WHAT IS EXPECTED |
Where the data below has the string "placement", return the whole line.
--- RECORDS SHOWN Enclosed Below ---
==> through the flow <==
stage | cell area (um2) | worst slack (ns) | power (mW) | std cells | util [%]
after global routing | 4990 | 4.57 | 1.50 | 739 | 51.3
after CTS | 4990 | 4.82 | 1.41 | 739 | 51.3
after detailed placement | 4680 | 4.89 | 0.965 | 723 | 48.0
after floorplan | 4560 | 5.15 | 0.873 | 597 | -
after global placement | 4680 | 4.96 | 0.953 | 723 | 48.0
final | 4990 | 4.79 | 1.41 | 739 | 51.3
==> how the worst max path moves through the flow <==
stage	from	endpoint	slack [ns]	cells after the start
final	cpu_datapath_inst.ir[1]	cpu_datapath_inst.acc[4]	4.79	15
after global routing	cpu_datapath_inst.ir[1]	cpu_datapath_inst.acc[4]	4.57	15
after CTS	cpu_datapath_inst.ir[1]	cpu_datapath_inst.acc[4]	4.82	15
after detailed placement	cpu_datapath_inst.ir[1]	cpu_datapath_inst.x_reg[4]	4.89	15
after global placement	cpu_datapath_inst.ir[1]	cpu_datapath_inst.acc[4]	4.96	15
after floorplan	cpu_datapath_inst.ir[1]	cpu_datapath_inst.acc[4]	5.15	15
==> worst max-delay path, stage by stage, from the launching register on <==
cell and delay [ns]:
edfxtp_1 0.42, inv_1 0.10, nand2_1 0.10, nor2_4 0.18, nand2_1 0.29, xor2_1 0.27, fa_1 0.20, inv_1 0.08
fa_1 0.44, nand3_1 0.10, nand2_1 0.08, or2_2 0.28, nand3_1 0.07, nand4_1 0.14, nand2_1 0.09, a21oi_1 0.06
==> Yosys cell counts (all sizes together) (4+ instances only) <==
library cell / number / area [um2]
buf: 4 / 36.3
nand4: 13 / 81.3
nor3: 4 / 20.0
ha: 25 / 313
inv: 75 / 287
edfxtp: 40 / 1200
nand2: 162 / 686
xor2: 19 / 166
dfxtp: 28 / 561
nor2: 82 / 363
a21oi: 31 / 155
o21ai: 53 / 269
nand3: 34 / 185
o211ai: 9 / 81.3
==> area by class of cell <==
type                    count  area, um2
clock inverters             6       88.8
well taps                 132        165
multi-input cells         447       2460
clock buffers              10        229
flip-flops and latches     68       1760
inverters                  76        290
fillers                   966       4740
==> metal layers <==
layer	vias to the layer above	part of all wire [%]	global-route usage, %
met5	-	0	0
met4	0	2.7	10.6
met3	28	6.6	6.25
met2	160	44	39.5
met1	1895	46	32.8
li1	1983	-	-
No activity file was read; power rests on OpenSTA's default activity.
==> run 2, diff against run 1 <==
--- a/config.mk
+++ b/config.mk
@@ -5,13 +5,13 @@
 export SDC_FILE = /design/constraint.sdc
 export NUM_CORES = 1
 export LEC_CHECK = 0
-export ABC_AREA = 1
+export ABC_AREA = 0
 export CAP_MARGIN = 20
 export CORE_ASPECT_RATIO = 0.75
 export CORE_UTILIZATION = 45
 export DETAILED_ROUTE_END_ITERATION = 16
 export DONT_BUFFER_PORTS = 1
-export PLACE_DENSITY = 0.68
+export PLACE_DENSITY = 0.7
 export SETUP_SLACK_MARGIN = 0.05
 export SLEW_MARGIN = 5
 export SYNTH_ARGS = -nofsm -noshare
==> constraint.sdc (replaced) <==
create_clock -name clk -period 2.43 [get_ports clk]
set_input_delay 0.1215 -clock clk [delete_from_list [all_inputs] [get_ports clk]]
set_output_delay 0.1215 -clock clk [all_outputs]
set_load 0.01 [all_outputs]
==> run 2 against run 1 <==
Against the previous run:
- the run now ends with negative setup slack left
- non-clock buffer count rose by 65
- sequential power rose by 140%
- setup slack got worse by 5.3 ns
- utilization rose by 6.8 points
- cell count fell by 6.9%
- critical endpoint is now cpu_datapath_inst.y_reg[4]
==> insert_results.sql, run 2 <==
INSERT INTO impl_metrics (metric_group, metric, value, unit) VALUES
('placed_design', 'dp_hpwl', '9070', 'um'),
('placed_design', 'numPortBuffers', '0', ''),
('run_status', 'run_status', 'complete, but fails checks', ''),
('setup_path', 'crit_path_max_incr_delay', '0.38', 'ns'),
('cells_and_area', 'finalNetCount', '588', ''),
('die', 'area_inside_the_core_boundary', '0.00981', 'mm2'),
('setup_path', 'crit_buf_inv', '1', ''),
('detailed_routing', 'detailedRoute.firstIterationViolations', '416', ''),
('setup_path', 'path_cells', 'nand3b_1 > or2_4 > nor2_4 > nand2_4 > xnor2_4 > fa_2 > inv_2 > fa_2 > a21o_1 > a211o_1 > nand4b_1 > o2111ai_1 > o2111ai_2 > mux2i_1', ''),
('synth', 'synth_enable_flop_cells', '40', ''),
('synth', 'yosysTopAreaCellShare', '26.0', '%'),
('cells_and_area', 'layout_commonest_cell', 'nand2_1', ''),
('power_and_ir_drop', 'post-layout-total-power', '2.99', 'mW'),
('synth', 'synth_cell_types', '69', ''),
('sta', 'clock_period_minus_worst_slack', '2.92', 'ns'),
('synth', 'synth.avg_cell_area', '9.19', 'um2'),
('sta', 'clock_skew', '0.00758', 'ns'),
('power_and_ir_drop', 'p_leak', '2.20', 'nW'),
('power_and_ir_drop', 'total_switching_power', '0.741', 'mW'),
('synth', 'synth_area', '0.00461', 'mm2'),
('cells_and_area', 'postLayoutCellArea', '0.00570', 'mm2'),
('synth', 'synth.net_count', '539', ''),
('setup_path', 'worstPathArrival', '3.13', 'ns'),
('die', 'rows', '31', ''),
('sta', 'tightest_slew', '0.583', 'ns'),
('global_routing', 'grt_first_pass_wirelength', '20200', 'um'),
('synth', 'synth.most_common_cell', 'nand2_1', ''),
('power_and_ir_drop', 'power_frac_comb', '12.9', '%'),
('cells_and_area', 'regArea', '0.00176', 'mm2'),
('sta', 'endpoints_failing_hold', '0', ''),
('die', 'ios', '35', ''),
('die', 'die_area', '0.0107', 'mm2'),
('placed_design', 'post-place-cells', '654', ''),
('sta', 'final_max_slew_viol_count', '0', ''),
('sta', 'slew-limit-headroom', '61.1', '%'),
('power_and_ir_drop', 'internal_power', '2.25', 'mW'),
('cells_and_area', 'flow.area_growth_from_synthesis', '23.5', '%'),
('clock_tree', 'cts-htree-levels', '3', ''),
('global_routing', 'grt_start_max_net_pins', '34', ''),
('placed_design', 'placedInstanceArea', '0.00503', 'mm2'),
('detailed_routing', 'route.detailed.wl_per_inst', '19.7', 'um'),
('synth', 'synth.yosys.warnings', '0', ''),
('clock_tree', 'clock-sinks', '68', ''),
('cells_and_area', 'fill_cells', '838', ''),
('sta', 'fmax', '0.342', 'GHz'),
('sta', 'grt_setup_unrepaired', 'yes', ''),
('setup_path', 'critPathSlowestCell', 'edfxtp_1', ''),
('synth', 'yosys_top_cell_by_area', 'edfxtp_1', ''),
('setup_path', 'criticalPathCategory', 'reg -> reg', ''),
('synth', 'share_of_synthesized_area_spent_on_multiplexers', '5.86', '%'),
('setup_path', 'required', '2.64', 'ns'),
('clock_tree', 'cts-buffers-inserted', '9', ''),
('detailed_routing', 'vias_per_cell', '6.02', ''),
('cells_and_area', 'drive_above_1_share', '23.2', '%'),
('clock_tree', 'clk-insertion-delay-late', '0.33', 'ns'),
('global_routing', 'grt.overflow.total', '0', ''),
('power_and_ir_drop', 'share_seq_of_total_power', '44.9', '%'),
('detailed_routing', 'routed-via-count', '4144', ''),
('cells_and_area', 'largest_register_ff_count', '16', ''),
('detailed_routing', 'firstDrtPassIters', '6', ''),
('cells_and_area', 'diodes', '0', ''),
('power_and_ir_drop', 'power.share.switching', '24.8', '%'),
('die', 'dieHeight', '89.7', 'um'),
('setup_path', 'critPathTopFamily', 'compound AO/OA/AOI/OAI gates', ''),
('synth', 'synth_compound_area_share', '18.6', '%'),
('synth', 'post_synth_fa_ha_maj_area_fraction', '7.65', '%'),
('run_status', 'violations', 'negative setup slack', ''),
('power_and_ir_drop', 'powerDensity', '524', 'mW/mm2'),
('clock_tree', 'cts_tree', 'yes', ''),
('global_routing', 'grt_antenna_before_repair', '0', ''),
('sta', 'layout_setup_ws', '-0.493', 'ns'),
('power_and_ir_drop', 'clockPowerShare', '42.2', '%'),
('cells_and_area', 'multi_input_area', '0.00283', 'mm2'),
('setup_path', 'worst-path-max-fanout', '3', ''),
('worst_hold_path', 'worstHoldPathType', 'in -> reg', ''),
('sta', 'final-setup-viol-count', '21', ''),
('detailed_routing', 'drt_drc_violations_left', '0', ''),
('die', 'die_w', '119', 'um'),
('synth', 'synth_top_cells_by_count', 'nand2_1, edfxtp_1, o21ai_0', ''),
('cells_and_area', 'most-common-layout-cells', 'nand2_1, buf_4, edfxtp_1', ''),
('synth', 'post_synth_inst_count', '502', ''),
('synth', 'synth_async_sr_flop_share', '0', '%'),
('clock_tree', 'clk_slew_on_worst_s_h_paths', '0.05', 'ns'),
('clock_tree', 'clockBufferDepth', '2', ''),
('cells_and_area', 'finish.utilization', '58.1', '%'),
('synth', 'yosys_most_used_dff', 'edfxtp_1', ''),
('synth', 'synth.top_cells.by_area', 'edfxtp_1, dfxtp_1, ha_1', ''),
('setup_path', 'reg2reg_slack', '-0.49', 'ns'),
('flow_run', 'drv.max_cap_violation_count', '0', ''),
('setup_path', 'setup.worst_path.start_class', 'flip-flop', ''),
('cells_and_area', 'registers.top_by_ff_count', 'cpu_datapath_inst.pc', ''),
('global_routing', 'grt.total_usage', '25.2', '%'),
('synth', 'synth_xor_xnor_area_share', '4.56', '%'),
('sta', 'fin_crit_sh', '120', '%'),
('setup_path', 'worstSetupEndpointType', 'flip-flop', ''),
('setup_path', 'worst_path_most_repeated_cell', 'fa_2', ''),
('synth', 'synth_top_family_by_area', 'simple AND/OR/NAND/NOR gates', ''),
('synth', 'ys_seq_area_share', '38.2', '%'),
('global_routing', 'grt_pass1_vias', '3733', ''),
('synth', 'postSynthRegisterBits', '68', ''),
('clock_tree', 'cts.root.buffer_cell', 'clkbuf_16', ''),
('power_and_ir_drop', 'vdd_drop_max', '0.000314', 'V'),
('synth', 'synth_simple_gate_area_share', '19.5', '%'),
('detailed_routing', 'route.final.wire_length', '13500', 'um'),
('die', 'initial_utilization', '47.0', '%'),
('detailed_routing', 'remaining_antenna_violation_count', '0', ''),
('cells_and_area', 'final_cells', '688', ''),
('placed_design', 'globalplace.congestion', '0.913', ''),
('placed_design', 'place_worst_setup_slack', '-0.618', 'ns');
--- End of Enclosed RECORDS SHOWN ---
RESPONSE BELOW |
after detailed placement | 4680 | 4.89 | 0.965 | 723 | 48.0
after global placement | 4680 | 4.96 | 0.953 | 723 | 48.0
after detailed placement	cpu_datapath_inst.ir[1]	cpu_datapath_inst.x_reg[4]	4.89	15
after global placement	cpu_datapath_inst.ir[1]	cpu_datapath_inst.acc[4]	4.96	15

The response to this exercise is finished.